File: src/pkg/urm_pkg.sv
package urm_pkg;
    localparam logic [2:0] OFF_0 = 3'h0;
    localparam logic [2:0] OFF_1 = 3'h1;
    localparam logic [2:0] OFF_2 = 3'h2;
    localparam logic [2:0] OFF_3 = 3'h3;
    localparam logic [2:0] OFF_4 = 3'h4;
    localparam logic [2:0] OFF_5 = 3'h5;
    localparam logic [2:0] OFF_6 = 3'h6;
    localparam logic [2:0] OFF_7 = 3'h7;
    localparam logic [7:0] LINE_CTRL_ENH_KEY = 8'hbf;
    localparam int LINE_CTRL_DIV_BIT = 7;
    localparam int ENH_UNLOCK_BIT = 4;
    localparam int FEATURE_MAP_BIT = 6;
    localparam int FIFO_CTRL_EN_BIT = 0;
    localparam int FIFO_CTRL_RXRST_BIT = 1;
    localparam int FIFO_CTRL_TXRST_BIT = 2;
    localparam logic [7:0] INT_EN_ENH_MASK = 8'hf0;
    localparam logic [7:0] INT_SRC_ENH_MASK = 8'h30;
    localparam logic [7:0] FIFO_CTRL_ENH_MASK = 8'h30;
    localparam logic [7:0] MODEM_CTRL_ENH_MASK = 8'he0;
    localparam logic [7:0] DIV_FRAC_MASK = 8'h0f;
    localparam logic [7:0] MODEM_STAT_RSVD_MASK = 8'h0e;
    localparam logic [7:0] REG_RESET = 8'h00;
    localparam logic [7:0] DIV_ZERO = 8'h00;
    typedef enum logic [1:0] {
        URM_BANK_STD = 2'b00,
        URM_BANK_DIV = 2'b01,
        URM_BANK_ENH = 2'b10
    } urm_bank_e;
endpackage : urm_pkg

File: src/pkg/urm_mem_if.sv
`timescale 1ns/1ps
interface urm_mem_if;
    logic we;
    logic [1:0] waddr;
    logic [7:0] wdata;
    logic [1:0] raddr;
    logic [7:0] rdata;
    modport ctrl (output we, output waddr, output wdata, output raddr, input rdata);
    modport mem (input we, input waddr, input wdata, input raddr, output rdata);
endinterface : urm_mem_if

File: src/verilog/urm_char_mem.sv
`timescale 1ns/1ps
module urm_char_mem
    import urm_pkg::*;
#(
    parameter int DEPTH = 4
)
(
    input wire logic clock,
    input wire logic reset,
    urm_mem_if.mem port
);
    logic [7:0] store [DEPTH];
    logic [7:0] rdata_q;

    // Registered read keeps the host read path one cycle behind the address
    always_ff @(posedge clock or posedge reset)
    begin
        if (reset)
        begin
            for (int i = 0; i < DEPTH; i++)
            begin
                store[i] <= REG_RESET;
            end
            rdata_q <= REG_RESET;
        end
        else
        begin
            if (port.we)
            begin
                store[port.waddr] <= port.wdata;
            end
            rdata_q <= store[port.raddr];
        end
    end

    assign port.rdata = rdata_q;
endmodule : urm_char_mem

File: src/verilog/urm_regs.sv
`timescale 1ns/1ps
module urm_regs
    import urm_pkg::*;
#(
    parameter logic [7:0] REVISION_CODE = 8'h01, // Arbitrary value
    parameter logic [7:0] DEVICE_ID = 8'h5c // Arbitrary value
)
(
    input wire logic clock,
    input wire logic reset,
    input wire logic chip_select_n,
    input wire logic read_n,
    input wire logic write_n,
    input wire logic [2:0] addr,
    input wire logic [7:0] data_in,
    output logic [7:0] data_out,
    output logic data_oe_n,
    input wire logic [7:0] rx_data,
    input wire logic [5:0] int_source_code,
    input wire logic [7:0] line_status,
    input wire logic [7:0] modem_status,
    input wire logic [7:0] fifo_count,
    input wire logic [7:0] fifo_level,
    output logic rx_pop,
    output logic tx_load,
    output logic [7:0] tx_data,
    output logic rx_fifo_reset,
    output logic tx_fifo_reset,
    output logic [7:0] line_control,
    output logic [7:0] divisor_low,
    output logic [7:0] divisor_high,
    output logic [7:0] divisor_fraction,
    output logic [7:0] interrupt_enable,
    output logic [7:0] fifo_control,
    output logic [7:0] modem_control,
    output logic [7:0] scratch,
    output logic [7:0] enhanced_mode_select,
    output logic [7:0] fifo_trigger,
    output logic [7:0] feature_control,
    output logic [7:0] enhanced_function
);
    typedef struct packed {
        logic cs_s1;
        logic cs_s2;
        logic rd_s1;
        logic rd_s2;
        logic wr_s1;
        logic wr_s2;
        logic [2:0] addr_s1;
        logic [2:0] addr_s2;
        logic [7:0] din_s1;
        logic [7:0] din_s2;
        logic cs_d;
        logic wr_d;
        logic rd_d;
        logic [2:0] addr_d;
        logic [7:0] din_d;
        logic [7:0] dout;
        logic doe_n;
        logic rx_pop;
        logic tx_load;
        logic [7:0] tx_data;
        logic rxf_rst;
        logic txf_rst;
        logic [7:0] line_ctrl;
        logic [7:0] div_lo;
        logic [7:0] div_hi;
        logic [7:0] div_frac;
        logic [7:0] int_en;
        logic [7:0] fifo_ctrl;
        logic [7:0] modem_ctrl;
        logic [7:0] scratch_pad;
        logic [7:0] mode_sel;
        logic [7:0] trigger;
        logic [7:0] feature;
        logic [7:0] enh_func;
    } urm_state_s;

    urm_state_s st;
    urm_state_s next_st;
    urm_mem_if chars ();
    logic rd_act;
    logic rd_start;
    logic wr_evt;
    urm_bank_e rd_bank;
    urm_bank_e wr_bank;
    logic [7:0] rd_mux;

    // Bank choice shared by the read and write decoders
    function automatic urm_bank_e bank_of(input logic [7:0] lc);
        if (lc == LINE_CTRL_ENH_KEY)
        begin
            return URM_BANK_ENH;
        end
        else if (lc[LINE_CTRL_DIV_BIT])
        begin
            return URM_BANK_DIV;
        end
        else
        begin
            return URM_BANK_STD;
        end
    endfunction : bank_of

    urm_char_mem #(
        .DEPTH(4)
    ) u_chars (
        .clock(clock),
        .reset(reset),
        .port(chars.mem)
    );

    // Write takes effect on the trailing edge of the strobe, data settled
    assign rd_act = st.cs_s2 && st.rd_s2;
    assign rd_start = rd_act && !st.rd_d;
    assign wr_evt = st.cs_d && st.wr_d && !st.wr_s2;
    assign rd_bank = bank_of(st.line_ctrl);
    assign wr_bank = bank_of(st.line_ctrl);

    assign chars.raddr = st.addr_s2[1:0];
    assign chars.we = wr_evt && (wr_bank == URM_BANK_ENH) && st.addr_d[2];
    assign chars.waddr = st.addr_d[1:0];
    assign chars.wdata = st.din_d;

    always_comb
    begin
        rd_mux = REG_RESET;
        case (st.addr_s2)
            OFF_0:
            begin
                if (rd_bank == URM_BANK_ENH)
                begin
                    rd_mux = fifo_count;
                end
                else if (rd_bank == URM_BANK_DIV)
                begin
                    if (st.div_lo == DIV_ZERO && st.div_hi == DIV_ZERO)
                    begin
                        rd_mux = REVISION_CODE;
                    end
                    else
                    begin
                        rd_mux = st.div_lo;
                    end
                end
                else
                begin
                    rd_mux = rx_data;
                end
            end
            OFF_1:
            begin
                if (rd_bank == URM_BANK_ENH)
                begin
                    rd_mux = st.feature;
                end
                else if (rd_bank == URM_BANK_DIV)
                begin
                    if (st.div_lo == DIV_ZERO && st.div_hi == DIV_ZERO)
                    begin
                        rd_mux = DEVICE_ID;
                    end
                    else
                    begin
                        rd_mux = st.div_hi;
                    end
                end
                else
                begin
                    rd_mux = st.int_en;
                end
            end
            OFF_2:
            begin
                if (rd_bank == URM_BANK_ENH)
                begin
                    rd_mux = st.enh_func;
                end
                else if (rd_bank == URM_BANK_DIV && st.enh_func[ENH_UNLOCK_BIT])
                begin
                    rd_mux = st.div_frac;
                end
                else
                begin
                    rd_mux = {{2{st.fifo_ctrl[FIFO_CTRL_EN_BIT]}}, 2'b00, int_source_code[3:0]};
                    if (st.enh_func[ENH_UNLOCK_BIT])
                    begin
                        rd_mux = rd_mux | ({2'b00, int_source_code} & INT_SRC_ENH_MASK);
                    end
                end
            end
            OFF_3:
            begin
                rd_mux = st.line_ctrl;
            end
            OFF_4:
            begin
                rd_mux = (rd_bank == URM_BANK_ENH) ? chars.rdata : st.modem_ctrl;
            end
            OFF_5:
            begin
                rd_mux = (rd_bank == URM_BANK_ENH) ? chars.rdata : line_status;
            end
            OFF_6:
            begin
                if (rd_bank == URM_BANK_ENH)
                begin
                    rd_mux = chars.rdata;
                end
                else
                begin
                    rd_mux = modem_status & ~MODEM_STAT_RSVD_MASK;
                end
            end
            OFF_7:
            begin
                if (rd_bank == URM_BANK_ENH)
                begin
                    rd_mux = chars.rdata;
                end
                else if (st.feature[FEATURE_MAP_BIT])
                begin
                    rd_mux = fifo_level;
                end
                else
                begin
                    rd_mux = st.scratch_pad;
                end
            end
            default:
            begin
                rd_mux = REG_RESET;
            end
        endcase
    end

    always_comb
    begin
        next_st = st;
        // Pins are asynchronous to the UART clock
        next_st.cs_s1 = !chip_select_n;
        next_st.cs_s2 = st.cs_s1;
        next_st.rd_s1 = !read_n;
        next_st.rd_s2 = st.rd_s1;
        next_st.wr_s1 = !write_n;
        next_st.wr_s2 = st.wr_s1;
        next_st.addr_s1 = addr;
        next_st.addr_s2 = st.addr_s1;
        next_st.din_s1 = data_in;
        next_st.din_s2 = st.din_s1;
        next_st.cs_d = st.cs_s2;
        next_st.wr_d = st.wr_s2;
        next_st.rd_d = rd_act;
        next_st.addr_d = st.addr_s2;
        next_st.din_d = st.din_s2;
        next_st.rx_pop = 1'b0;
        next_st.tx_load = 1'b0;
        next_st.rxf_rst = 1'b0;
        next_st.txf_rst = 1'b0;
        next_st.doe_n = !rd_act;
        next_st.dout = rd_act ? rd_mux : st.dout;
        // Only the receive pop is a read side effect; other reads are silent
        if (rd_start && rd_bank == URM_BANK_STD && st.addr_s2 == OFF_0)
        begin
            next_st.rx_pop = 1'b1;
        end
        // Read-only locations have no write arm, so such writes are dropped
        if (wr_evt)
        begin
            case (st.addr_d)
                OFF_0:
                begin
                    if (wr_bank == URM_BANK_ENH)
                    begin
                        next_st.trigger = st.din_d;
                    end
                    else if (wr_bank == URM_BANK_DIV)
                    begin
                        next_st.div_lo = st.din_d;
                    end
                    else
                    begin
                        next_st.tx_load = 1'b1;
                        next_st.tx_data = st.din_d;
                    end
                end
                OFF_1:
                begin
                    if (wr_bank == URM_BANK_ENH)
                    begin
                        next_st.feature = st.din_d;
                    end
                    else if (wr_bank == URM_BANK_DIV)
                    begin
                        next_st.div_hi = st.din_d;
                    end
                    else
                    begin
                        next_st.int_en = st.din_d;
                    end
                end
                OFF_2:
                begin
                    if (wr_bank == URM_BANK_ENH)
                    begin
                        next_st.enh_func = st.din_d;
                    end
                    else if (wr_bank == URM_BANK_DIV && st.enh_func[ENH_UNLOCK_BIT])
                    begin
                        next_st.div_frac = st.din_d & DIV_FRAC_MASK;
                    end
                    else
                    begin
                        next_st.fifo_ctrl = st.din_d;
                        next_st.rxf_rst = st.din_d[FIFO_CTRL_RXRST_BIT];
                        next_st.txf_rst = st.din_d[FIFO_CTRL_TXRST_BIT];
                    end
                end
                OFF_3:
                begin
                    next_st.line_ctrl = st.din_d;
                end
                OFF_4:
                begin
                    if (wr_bank != URM_BANK_ENH)
                    begin
                        next_st.modem_ctrl = st.din_d;
                    end
                end
                OFF_7:
                begin
                    if (wr_bank != URM_BANK_ENH)
                    begin
                        if (st.feature[FEATURE_MAP_BIT])
                        begin
                            next_st.mode_sel = st.din_d;
                        end
                        else
                        begin
                            next_st.scratch_pad = st.din_d;
                        end
                    end
                end
                default:
                begin
                    next_st.scratch_pad = next_st.scratch_pad;
                end
            endcase
        end
        // Clearing the enhance bit also clears what it unlocked
        if (!next_st.enh_func[ENH_UNLOCK_BIT])
        begin
            next_st.int_en = next_st.int_en & ~INT_EN_ENH_MASK;
            next_st.fifo_ctrl = next_st.fifo_ctrl & ~FIFO_CTRL_ENH_MASK;
            next_st.modem_ctrl = next_st.modem_ctrl & ~MODEM_CTRL_ENH_MASK;
            next_st.div_frac = REG_RESET;
        end
    end

    always_ff @(posedge clock or posedge reset)
    begin
        if (reset)
        begin
            st <= '0;
            st.doe_n <= 1'b1;
        end
        else
        begin
            st <= next_st;
        end
    end

    assign data_out = st.dout;
    assign data_oe_n = st.doe_n;
    assign rx_pop = st.rx_pop;
    assign tx_load = st.tx_load;
    assign tx_data = st.tx_data;
    assign rx_fifo_reset = st.rxf_rst;
    assign tx_fifo_reset = st.txf_rst;
    assign line_control = st.line_ctrl;
    assign divisor_low = st.div_lo;
    assign divisor_high = st.div_hi;
    assign divisor_fraction = st.div_frac;
    assign interrupt_enable = st.int_en;
    assign fifo_control = st.fifo_ctrl;
    assign modem_control = st.modem_ctrl;
    assign scratch = st.scratch_pad;
    assign enhanced_mode_select = st.mode_sel;
    assign fifo_trigger = st.trigger;
    assign feature_control = st.feature;
    assign enhanced_function = st.enh_func;
endmodule : urm_regs

File: config.mk
export PLATFORM = sky130hd
export DESIGN_NAME = urm_regs
export DESIGN_NICKNAME = d
export VERILOG_FILES = /design/src/pkg/urm_pkg.sv /design/src/pkg/urm_mem_if.sv /design/src/verilog/urm_char_mem.sv /design/src/verilog/urm_regs.sv
export SDC_FILE = /design/constraint.sdc
export NUM_CORES = 1
export LEC_CHECK = 0
export ABC_AREA = 1
export BUFFER_PORTS_ARGS = -buffer_cell sky130_fd_sc_hd__buf_2
export CORE_AREA = 2 2 139 141
export DETAILED_ROUTE_END_ITERATION = 10
export DIE_AREA = 0 0 141 143
export PLACE_DENSITY = 0.75
export SLEW_MARGIN = 20
export SYNTH_ARGS = -nofsm -noshare
export SYNTH_HDL_FRONTEND = slang
export SYNTH_SLANG_ARGS = --single-unit
File: constraint.sdc
create_clock -name clock -period 6.85 [get_ports clock]
set_clock_uncertainty 0.2 [all_clocks]
set_input_delay 1.37 -clock clock [delete_from_list [all_inputs] [get_ports clock]]
set_output_delay 1.37 -clock clock [all_outputs]
set_load 0.02 [all_outputs]
==> impl_metrics.env <==
export IMPL_status="complete, no violations"
export IMPL_cts_resized=0
export IMPL_cts_clk_slew_worst_paths_ns=0.08
export IMPL_yosysWarningCount=0
export IMPL_firstDrtPassIters=5
export IMPL_stdcell_area_um2=9948
export IMPL_maxSlewHeadroom=0.2778
export IMPL_cts_setup_buffers=0
export IMPL_clock_path_buffers=2
export IMPL_min_period_ns=3.446
export IMPL_clock_latency_ns=0.45
export IMPL_track_usage=0.2537
export IMPL_hold_depth=0
export IMPL_timing_final_crit_share=0.5031
export IMPL_die_h_um=143
export IMPL_tightestPinTransition_ns=1.083
export IMPL_ir_worst_vdd_mv=0.1846
export IMPL_synth_fa_ha_area_frac=0
export IMPL_coreArea_um2=18580
export IMPL_crit_arrival_ns=3.54
export IMPL_drive_gt1_frac=0.2163
export IMPL_cp_start_kind="flop"
export IMPL_pwr_share_clk=0.399
export IMPL_largest_reg_flops=32
export IMPL_critical_path_buf_inv_count=1
export IMPL_start_util=0.4911
export IMPL_grt_max_degree=196
export IMPL_tritoncts="built"
export IMPL_synth_seq_cells=195
export IMPL_critical_path_required_ns=6.95
export IMPL_synth_area_per_cell_um2=8.520
export IMPL_antennaDiodeCount=0
export IMPL_synth_top_family_by_area="simple AND/OR/NAND/NOR gates"
export IMPL_grt_pass1_wl_um=38780
export IMPL_final_nets=1177
export IMPL_post_drt_wl_per_cell_um=18.38
export IMPL_cp_cell_sequence="nand2_2 > nor2_4 > nand2_2 > inv_1 > nand2_1 > nand2_1 > o21ai_0"
export IMPL_finalWeightedCongestion=0.9034
export IMPL_cts_hold_fix_buffers=0
export IMPL_p_leak_nw=5.288
export IMPL_num_rows=50
export IMPL_cts_buffers=17
export IMPL_rsz0062_at_grt="no"
export IMPL_cp_slowest_cell="inv_1"
export IMPL_ctsRootBufferMaster="clkbuf_16"
export IMPL_path_delay_family="simple AND/OR/NAND/NOR gates"
export IMPL_max_stage_delay_ns=0.94
export IMPL_timing_setup_tns_ns=0
export IMPL_max_cap_violations=0
export IMPL_placed_cell_area_um2=9279
export IMPL_grt_pass1_vias=6868
export IMPL_worstSetupPathDepth=7
export IMPL_die_w_um=141
export IMPL_postRouteAntennaNets=0
export IMPL_io_buffers=171
export IMPL_end_kind="flop"
export IMPL_yosysUniqueCellTypes=34
export IMPL_fmax_mhz=290.2
export IMPL_hpwl_um=17260
export IMPL_hold_path_class="flop to flop"
export IMPL_setup_violations_final=0
export IMPL_worst_path_max_fanout=39
export IMPL_netlist_area_um2=9125
export IMPL_crit_type="flop to flop"
export IMPL_p_seq_frac=0.470
export IMPL_route_vias_total=7336
export IMPL_drtIter0Drc=624
export IMPL_synthXorXnorAreaFrac=0
export IMPL_grt_overflow=0
export IMPL_syn_inst=1071
export IMPL_dieArea_um2=20160
export IMPL_finalHoldViolations=0
export IMPL_synth_compound_area_frac=0.1064
export IMPL_antenna_found_initial=0
export IMPL_viasPerCell=5.386
export IMPL_p_per_area_nw_per_um2=271.9
export IMPL_top_register="u_chars.store"
export IMPL_dp_cells=1329
export IMPL_synthSimpleGateAreaFrac=0.2193
export IMPL_syn_to_final_growth_pct=9.022
export IMPL_r2r_cells=7
export IMPL_yosysSeqAreaShare=0.5349
export IMPL_num_io_pins=179
export IMPL_sw_frac_of_total=0.2911
export IMPL_ctsHtreeMaxLevel=4
export IMPL_drv_slew=0
export IMPL_fin_cells=1362
export IMPL_finalWirelength_um=25030
export IMPL_p_int_mw=1.918
export IMPL_p_sw_mw=0.7874
export IMPL_drcViolationCount=0
export IMPL_clock_sinks=195
export IMPL_combPwrFrac=0.131
export IMPL_synthMuxAreaShare=0
[worst paths after layout]
path	startpoint	to	slack, ns
min reg2reg	next_st[117]	chars.wdata[0]	0.15
max	line_control[7]	feature_control[0]	3.40
max in group asynchronous	reset	data_oe_n	4.68
max reg2reg	line_control[7]	feature_control[0]	3.40
min	next_st[117]	chars.wdata[0]	0.15
min in group asynchronous	reset	fifo_trigger[0]	0.86
[routing by layer]
metal,part of all wire,GRT usage,up-vias
met5,0,0,-
met4,0.032,0.1021,0
met3,0.069,0.04829,59
met2,0.48,0.4108,343
met1,0.42,0.3403,3528
li1,-,-,3406
[area by class of cell]
cell class | count | area (um2)
Clock buffer | 17 | 425.4
Clock inverter | 15 | 216.5
Fill cell | 1758 | 8632
Inverter | 63 | 242.7
Multi-Input combinational cell | 665 | 2987
Sequential cell | 195 | 4881
Tap cell | 234 | 292.8
Timing Repair Buffer | 173 | 903.4
[stage by stage]
step / worst slack (ns) / power (mW) / utilization / hold slack [ns]
final: 3.404 / 2.705 / 0.5354 / 0.1497
after global routing: 3.059 / 2.807 / 0.5354 / 0.1571
after CTS: 3.461 / 2.718 / 0.5339 / 0.1524
after detailed placement: 3.529 / 1.645 / 0.4994 / 0.1347
after global placement: 3.542 / 1.638 / 0.4994 / 0.1311
after floorplan: 2.762 / 1.580 / - / 0.1312
[power by group through the flow]
| stage | combinational, mW | clock [mW] | sequential [mW] |
|---|---|---|---|
| finish | 0.353 | 1.08 | 1.27 |
| global route | 0.385 | 1.14 | 1.28 |
| CTS | 0.352 | 1.09 | 1.27 |
| detailed placement | 0.351 | 0 | 1.29 |
| global placement | 0.346 | 0 | 1.29 |
| floorplan | 0.305 | 0 | 1.28 |
[logic make-up (layout without fill, tap and decap cells)]
family / Yosys count / count (layout)
AND/OR/NAND/NOR: 481 / 481
AO/OA/AOI/OAI: 180 / 180
other: 1 / 4
flip-flops: 195 / 195
buffers and inverters: 214 / 268
[cells in the final DEF (no fill, tap or decap), drive strengths merged, types with 2 or more instances in the layout]
master / Yosys / final
nand2: 360 / 360
dfrtp: 194 / 194
buf: 129 / 173
o21ai: 146 / 146
inv: 63 / 70
nand3: 53 / 53
nor2: 48 / 48
clkbuf: 22 / 17
a21oi: 14 / 14
a22oi: 10 / 10
nor3: 8 / 8
a31oi: 6 / 6
nand4: 4 / 4
nand3b: 4 / 4
conb: 1 / 4
or2: 3 / 3
bufinv: 0 / 3
clkinv: 0 / 3
a21boi: 2 / 2
clkinvlp: 0 / 2
[Yosys cell counts]
cell,instances,area share
inv_4,1,0.00069
inv_1,56,0.023
nand2_1,350,0.14
nand3_4,1,0.0019
buf_4,113,0.093
nor4_1,1,0.00069
dfstp_2,1,0.0029
nand3_1,51,0.028
a41oi_1,1,0.00096
nor3_1,6,0.0033
buf_2,13,0.0071
o21ai_1,26,0.014
inv_2,6,0.0025
a21boi_0,2,0.0016
buf_6,3,0.0037
clkbuf_1,22,0.0090
nor2_2,4,0.0027
or2_2,3,0.0021
a21oi_1,14,0.0077
nor2_1,42,0.017
conb_1,1,0.00041
nor3_2,1,0.0011
o211ai_1,1,0.00082
nand2_2,10,0.0069
nand3_2,1,0.0011
nand4_1,4,0.0027
a22oi_1,10,0.0082
dfrtp_1,194,0.53
nor3_4,1,0.0018
o21ai_0,113,0.062
o21ai_2,7,0.0067
nand3b_1,4,0.0033
a31oi_1,6,0.0041
nor2_4,2,0.0025
Power figures use the tool's default switching activity.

☆ ☆ ☆ ☆ ☆ ☆ ☆

Return the material exactly as it stands above, but only from its first line to the line containing "localparam logic [2:0] OFF_5 = 3'h5;", both ends included.

File: src/pkg/urm_pkg.sv
package urm_pkg;
    localparam logic [2:0] OFF_0 = 3'h0;
    localparam logic [2:0] OFF_1 = 3'h1;
    localparam logic [2:0] OFF_2 = 3'h2;
    localparam logic [2:0] OFF_3 = 3'h3;
    localparam logic [2:0] OFF_4 = 3'h4;
    localparam logic [2:0] OFF_5 = 3'h5;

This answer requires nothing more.